Please provide the exact steps and failure to see if we can add checks.
Deploy overcloud by passing -e ~/network-environment.yaml -e /usr/share/openstack-tripleo-heat-templates/environments/network-isolation.yaml. /usr/share/openstack-tripleo-heat-templates/environments/network-isolation.yaml is the default network-environment.yaml includes this compute.yaml nic template[1]. The template contains a vlan interface with IP address from StorageMgmtIpSubnet but in network-isolation.yaml compute role doesn't have a port for StorageMgmt. As a result this error[2] shows up on the deployed compute nodes. [1] http://pastebin.test.redhat.com/295175 [2] http://pastebin.test.redhat.com/295181
Another check we should cover: When creating ovs bridges only one interface should be part of the ovs bridge if bonds are not used.
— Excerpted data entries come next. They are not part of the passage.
## config.mk

```make
export PLATFORM = sky130hd
export DESIGN_NAME = reg_file
export DESIGN_NICKNAME = d
export VERILOG_FILES = /design/src/core_pkg.sv /design/src/reg_file.sv
export SDC_FILE = /design/constraint.sdc
export NUM_CORES = 2
export LEC_CHECK = 0
export BUFFER_PORTS_ARGS = -buffer_cell sky130_fd_sc_hd__buf_2
export CAP_MARGIN = 10
export CORE_MARGIN = 2
export CORE_UTILIZATION = 60
export CTS_BUF_LIST = sky130_fd_sc_hd__clkbuf_4
export DETAILED_ROUTE_END_ITERATION = 12
export MAX_ROUTING_LAYER = met4
export PLACE_DENSITY_LB_ADDON = 0.25
export SYNTH_ARGS = -nofsm -noshare
export SYNTH_HDL_FRONTEND = slang
export SYNTH_SLANG_ARGS = --single-unit
```

## constraint.sdc

```tcl
create_clock -name clk -period 1.8 [get_ports clk]
set_input_delay 0 -clock clk [delete_from_list [all_inputs] [get_ports clk]]
set_output_delay 0 -clock clk [all_outputs]
set_load 0.02 [all_outputs]
```

## src/core_pkg.sv

```systemverilog
// Widths, opcodes, ALU operation codes, buffer and credit sizes, FSM state codes
// and the instruction word union with its R, I and U views.
package core_pkg;

    // Data and instruction widths.
    localparam int XLEN       = 64;
    localparam int ILEN       = 32;
    localparam int REG_ADDR_W = 5;

    // ALU operation codes.
    localparam int ALU_OP_W = 4;
    localparam logic [ALU_OP_W-1:0] ALU_ADD    = 4'd0;
    localparam logic [ALU_OP_W-1:0] ALU_SUB    = 4'd1;
    localparam logic [ALU_OP_W-1:0] ALU_AND    = 4'd2;
    localparam logic [ALU_OP_W-1:0] ALU_OR     = 4'd3;
    localparam logic [ALU_OP_W-1:0] ALU_XOR    = 4'd4;
    localparam logic [ALU_OP_W-1:0] ALU_SLT    = 4'd5;
    localparam logic [ALU_OP_W-1:0] ALU_SLTU   = 4'd6;
    localparam logic [ALU_OP_W-1:0] ALU_SLL    = 4'd7;
    localparam logic [ALU_OP_W-1:0] ALU_SRL    = 4'd8;
    localparam logic [ALU_OP_W-1:0] ALU_SRA    = 4'd9;
    localparam logic [ALU_OP_W-1:0] ALU_PASS_B = 4'd10;

    // Major opcodes.
    localparam logic [6:0] OPC_OP     = 7'b0110011;
    localparam logic [6:0] OPC_OP_IMM = 7'b0010011;
    localparam logic [6:0] OPC_LUI    = 7'b0110111;

    // Instruction buffer depth, also the source's initial credit count.
    localparam int INSTR_FIFO_DEPTH = 4;
    localparam int INSTR_PTR_W      = $clog2(INSTR_FIFO_DEPTH);

    // Commit records in flight before a credit returns.
    localparam int COMMIT_CREDITS = 2;
    localparam int COMMIT_CNT_W   = $clog2(COMMIT_CREDITS + 1);

    // Execution FSM states.
    localparam int ST_W = 2;
    localparam logic [ST_W-1:0] ST_IDLE    = 2'd0;
    localparam logic [ST_W-1:0] ST_DECODE  = 2'd1;
    localparam logic [ST_W-1:0] ST_EXECUTE = 2'd2;
    localparam logic [ST_W-1:0] ST_COMMIT  = 2'd3;

    // One instruction word, three decodings.
    typedef union packed {
        struct packed {
            logic [6:0]            funct7;
            logic [REG_ADDR_W-1:0] rs2;
            logic [REG_ADDR_W-1:0] rs1;
            logic [2:0]            funct3;
            logic [REG_ADDR_W-1:0] rd;
            logic [6:0]            opcode;
        } r;
        struct packed {
            logic [11:0]           imm;
            logic [REG_ADDR_W-1:0] rs1;
            logic [2:0]            funct3;
            logic [REG_ADDR_W-1:0] rd;
            logic [6:0]            opcode;
        } i;
        struct packed {
            logic [19:0]           imm;
            logic [REG_ADDR_W-1:0] rd;
            logic [6:0]            opcode;
        } u;
    } instr_u;

endpackage

```

## src/reg_file.sv

```systemverilog
// Integer register file, two combinational read ports and one write port.
`timescale 1ns/1ns

module reg_file import core_pkg::*; (
    input  logic                  clk,
    input  logic                  i_rst_n,
    input  logic [REG_ADDR_W-1:0] i_raddr_a,
    input  logic [REG_ADDR_W-1:0] i_raddr_b,
    input  logic                  i_we,
    input  logic [REG_ADDR_W-1:0] i_waddr,
    input  logic [XLEN-1:0]       i_wdata,
    output logic [XLEN-1:0]       o_rdata_a,
    output logic [XLEN-1:0]       o_rdata_b
);

    // x0 has no storage.
    logic [XLEN-1:0] regs [1:31];

    always_ff @(posedge clk or negedge i_rst_n) begin
        if (!i_rst_n) begin
            for (int k = 1; k < 32; k++) begin
                regs[k] <= '0;
            end
        end else if (i_we && (i_waddr != '0)) begin
            regs[i_waddr] <= i_wdata;
        end
    end

    // Reads of x0 return zero.
    assign o_rdata_a = (i_raddr_a == '0) ? '0 : regs[i_raddr_a];
    assign o_rdata_b = (i_raddr_b == '0) ? '0 : regs[i_raddr_b];

endmodule

```

==> Word-level counts from Yosys, hierarchy flattened <==
Cells that the tools add are included.
{ "totals": {"output_inout_bits": 128, "regBits": 1984, "elab_cells": 54, "in_bits": 82} }
{ "classes": {"n_mux": 11, "magnitude_cmp": 4, "n_bitwise": 3, "reduce_logical": 5} }
{ "op_table": {"columns": ["op", "count"], "rows": [
  ["1984-bit bitwise mux", 1],
  ["64-bit binary-select mux with 5-bit select", 2],
  ["64-bit 2-to-1 mux", 7],
  ["64-bit demux with 5-bit select", 1],
  ["6-bit >= comparator (second input constant)", 3],
  ["5-bit NOT with 6-bit output", 3],
  ["5-bit zero test", 2],
  ["6-bit by 1-bit < comparator with 1-bit output (second input constant)", 1],
  ["5-bit nonzero test", 1],
  ["1-bit logical AND", 2]
]} }

==> Depth between registers and ports, before layout <==
{ "depth": {"word_depth": 6, "mapped_depth": 10, "ltp_nobuf": 5} }

==> Worst setup path after synthesis <==
Ideal clock, no wire load.
{ "synth_timing": {"path_kind": "input port to output port", "from": "input port i_raddr_b[1]", "to": "output port o_rdata_b[5]", "t_arrival_ns": 1.797, "cell_stages": 8, "required_time_ns": 1.800, "n_path_buf": 4, "path_slack_ns": 0.003, "path_cell_list": "buf_2 -> buf_2 -> buf_2 -> buf_1 -> mux4_2 -> mux2_2 -> o211ai_1 -> o21ai_0"} }
{ "synth_between": {"elab_chain_len": 5, "word_cells_on_any_way": 6, "classes_between": "mux: 4; bitwise: 1; reduce/logical: 1"} }
{ "synth_rtl": {"columns": ["item", "line", "source"], "rows": [
  ["start, declared", "reg_file.sv:8", "input logic [REG_ADDR_W-1:0] i_raddr_b,"],
  ["5-bit NOT with 6-bit output (implied by the code)", "reg_file.sv:31", "assign o_rdata_b = (i_raddr_b == '0) ? '0 : regs[i_raddr_b];"],
  ["64-bit binary-select mux with 5-bit select", "reg_file.sv:31", null],
  ["64-bit 2-to-1 mux (implied by the code) (2 in a row)", "reg_file.sv:31", null],
  ["64-bit 2-to-1 mux (*)", "reg_file.sv:31", null],
  ["end, declared", "reg_file.sv:13", "output logic [XLEN-1:0] o_rdata_b"]
]} }
Every way passes the cells marked *; elsewhere a longest branch is shown, timed or not. The select of a mux whose other input is x is not followed.

==> Worst setup path after layout <==
{ "layout_timing": {"from": "register regs[966] in the netlist's numbering", "to": "output port o_rdata_b[6]"} }
{ "layout_between": {"elab_chain_len": 4} }
{ "layout_rtl": {"columns": ["item", "line", "source"], "rows": [
  ["start, declared", "reg_file.sv:17", "logic [XLEN-1:0] regs [1:31];"],
  ["start signal, assigned by index", "reg_file.sv:25", "regs[i_waddr] <= i_wdata;"],
  ["64-bit binary-select mux with 5-bit select", "reg_file.sv:31", null],
  ["64-bit 2-to-1 mux (implied by the code) (2 in a row)", "reg_file.sv:31", null],
  ["64-bit 2-to-1 mux", "reg_file.sv:31", null]
]} }
Every way passes these cells. The select of a mux whose other input is x is not followed.

==> key figures <==
Final layout
  • Fill cells: 11204
  • Final Core Density: 73.13%
  • Share of cells above drive strength 1: 58.49%
  • Fin cells: 11306
  • Area growth, synth to finish: 20.88%
  • Nets: 8669
  • Top Registers: regs (1984)
  • Commonest non-fill, non-tap cells in the layout: mux2_2 (2150), dfrtp_1 (1984), clkbuf_4 (817)
  • Commonest non-fill, non-tap cell in the layout: mux2_2
  • Multi-input gate area: 54710 µm²
  • Sequential Area: 49650 µm²
  • Most flop-heavy register: regs
  • Largest register FFs: 1984

Synth
  • Mean Syn Cell Area: 14.32 µm²
  • Synth Cell Area: 106700 µm²
  • Syn_nets: 7531
  • Yosys warning total: 0
  • Synth unique cells: 44
  • Area leader, netlist: dfrtp_1
  • Most common flop cell mapped by yosys: dfrtp_1
  • Sequential-to-total area share from yosys stat: 46.55%
  • Post-synth EDFFs: 0
  • FF+latch count, synth: 1984
  • Top cells by area, synth: dfrtp_1 (47%), mux2_2 (23%), mux4_2 (16%), mux2i_1 (4.3%), clkbuf_1 (1.6%)
  • Post-synth ARST share: 100.0%
  • Post-synth top area share: 46.55%
  • Cell count after synthesis: 7449

Route
  • Pre-Repair DR Iteration Count: 6
  • Met2 wire length: 162800 µm
  • M1 wire length: 133600 µm
  • Total vias in the final route: 78219
  • Top sig layer: met4
  • Met3 Routed Length: 35810 µm
  • Post-DR vias/cell: 6.918
  • Drt drc: 0
  • Post-DRT Antenna Nets: 0
  • DRT Wirelength: 354200 µm
  • Initial DRC Count: 8771
  • Routed len/inst: 31.33 µm

CTS
  • Clk sink count: 1984
  • CTS tree: yes
  • Clk Latency, worst-skew pair: 1.38 ns
  • CTS root buf: clkbuf_4
  • Max Root-Sink Buffers: 4
  • Clk slew on worst S/H paths: 0.06 ns
  • H-Tree Depth: 6
  • CTS Buf Count: 554

Worst setup path
  • Setup crit start kind: flip-flop
  • Crit path largest cell delay: 0.47 ns
  • CP bufs+invs: 2
  • Max FO, Critical Path: 3
  • Critical Path AT: 3.27 ns
  • Crit. End Element: output pin
  • Cell family with most CP delay: multiplexers
  • Launching point of the worst reg2reg path: regs[846]$_DFFE_PN0P_
  • Worst Setup SP: regs[966]$_DFFE_PN0P_
  • Required time of the worst setup path: 1.80 ns
  • Cells along the critical path: mux4_2 -> mux2_4 -> o211ai_1 -> o21ai_1 -> buf_4 -> buf_6
  • CP max stage cell: mux4_2
  • Setup CP Type: reg -> out

Floorplanning
  • Num rows: 154
  • I/O pins: 210
  • Core Area: 176300 µm²
  • Die Span Y: 425.6 µm
  • Initial core utilization: 60.50%
  • Die area: 181200 µm²
  • Die width: 425.6 µm

GRT
  • Vias in the first global route: 80797
  • Initial antenna violation count: 16
  • Gr ovfl total: 0
  • Largest net degree at the start of global routing: 102
  • First-pass GRT wire length: 525100 µm
  • GRT Util Overall: 40.38%

Timing
  • RSZ-0062 raised after global routing: yes
  • Setup WS post-layout: -1.473 ns
  • Layout Skew: 0 ns
  • Fmax: 0.3056 GHz
  • Crit path time final: 3.273 ns
  • Actual slew at the worst max-slew pin: 1.110 ns
  • Hold Fails Final Rpt: 0
  • Final setup vio count: 134
  • Slew HR: 25.73%
  • Max Slew Vio Count: 0
  • Period utilization: 181.8%

Outcome
  • Failing checks: setup timing
  • Status: finished, violations left

Placed design
  • I/O Buffers: 209
  • Post-placement cell count: 10103
  • GPL Wtd Cong: 0.9038
  • Post-DP HPWL: 226000 µm

Worst hold path
  • Worst hold-check path type: in -> reg
  • HP Start: i_waddr[0]

Power
  • Pleak: 58.11 nW
  • Power Density: 1039 nW/µm²
  • Total power: 0.1339 W
  • VDD IR max: 689.5 µV

Job
  • Max-cap violations: 0
-- stage by stage --
step	setup WS (ns)	instance area (µm²)	hold WS [ns]	setup TNS, ns
detailed placement	-0.3648	118200	-0.06586	-58.93
floorplan	0.002991	106700	-0.2956	0
finish	-1.473	128900	0.07012	-159.31
CTS	-1.552	128100	0.003030	-183.04
global placement	-0.3565	118200	-0.06388	-51.74
global route	-1.643	128900	0.03580	-173.62
-- metal layers --
layer / up-vias / track usage, %
li1: 31136 / -
met1: 40830 / 51.76
met2: 4932 / 59.54
met3: 1321 / 9.743
met4: 0 / 22.29
met5: - / -
-- worst min-delay path: stages --
cell and delay, ns:
dlygate4sd3_1 0.61, buf_2 0.21, nor3_1 0.10, buf_4 0.15, nand2_4 0.17, mux2_2 0.18
-- power breakdown --
part	total, W	switching (W)	internal (W)	leakage, nW
Sequential	0.0601	0.00678	0.0534	25.4
Combinational	0.0327	0.0133	0.0195	28.7
Clock	0.0411	0.0196	0.0214	4.03
Total	0.134	0.0397	0.0942	58.1
-- final cells by class --
cell class / count / area share, %
clock inverters: 97 / 0.4173
inverters: 1 / 0.004852
multi-input cells: 4662 / 42.43
flip-flops and latches: 1984 / 38.51
well taps: 2340 / 2.271
clock buffers: 817 / 4.757
diodes: 21 / 0.04076
repair buffers: 1384 / 11.57
-- path summary, 6_finish.rpt --
kind / to / slack [ns] / depth (start not counted)
setup / recovery: o_rdata_b[6] / -1.47 / 6
min in group asynchronous: regs[932]$_DFFE_PN0P_ / 0.28 / 5
hold reg to reg: regs[118]$_DFFE_PN0P_ / 0.52 / 1
max in group asynchronous: regs[1301]$_DFFE_PN0P_ / 0.50 / 7
hold / removal: regs[963]$_DFFE_PN0P_ / 0.07 / 6
setup reg to reg: regs[846]$_DFFE_PN0P_ / 0.44 / 2
-- synth_stat cells (19+ instances only) --
cell type and number:
mux2_2 2178, dfrtp_1 1984, mux4_2 748, mux2i_1 458
clkbuf_1 446, nand2_1 253, buf_2 251, a21oi_1 121
nor2b_1 121, a221oi_1 119, o21ai_0 105, nor2_1 98
nor3_1 88, o211ai_1 79, a22oi_1 75, a31oi_1 68
buf_1 49, buf_4 41, nand3_1 19
-- what timing repair did --
action                                  in CTS  in global routing
pin swaps                                  108                 88
gates resized for setup                    327                149
endpoints found under the setup margin     128                256
cloned                                       0                  0
setup buffers                               86                 34
hold endpoints to repair                  3968                  6
hold buffers                               154                  2
-- cell families after synthesis --
logic type | Yosys count | synth area share, %
muxes | 3391 | 43.18
DFF | 1984 | 46.55
buffers and inverters | 803 | 3.370
AOI/OAI and AO/OA | 651 | 4.212
and+or+nand+nor | 620 | 2.691
Note: power is estimated with default switching activity, not from simulation.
Here's an example of bad template which might lead to loops: resources: OsNetConfigImpl: type: OS::Heat::StructuredConfig properties: group: os-apply-config config: os_net_config: network_config: - type: ovs_bridge name: br-storage use_dhcp: true members: - type: interface name: eth0 use_dhcp: false - type: interface name: eth1 use_dhcp: false - type: interface name: eth2 # force the MAC address of the bridge to this interface primary: true addresses: - ip_netmask: {get_param: StorageIpSubnet} - ip_netmask: {get_param: StorageMgmtIpSubnet}
This should be fixed with validations.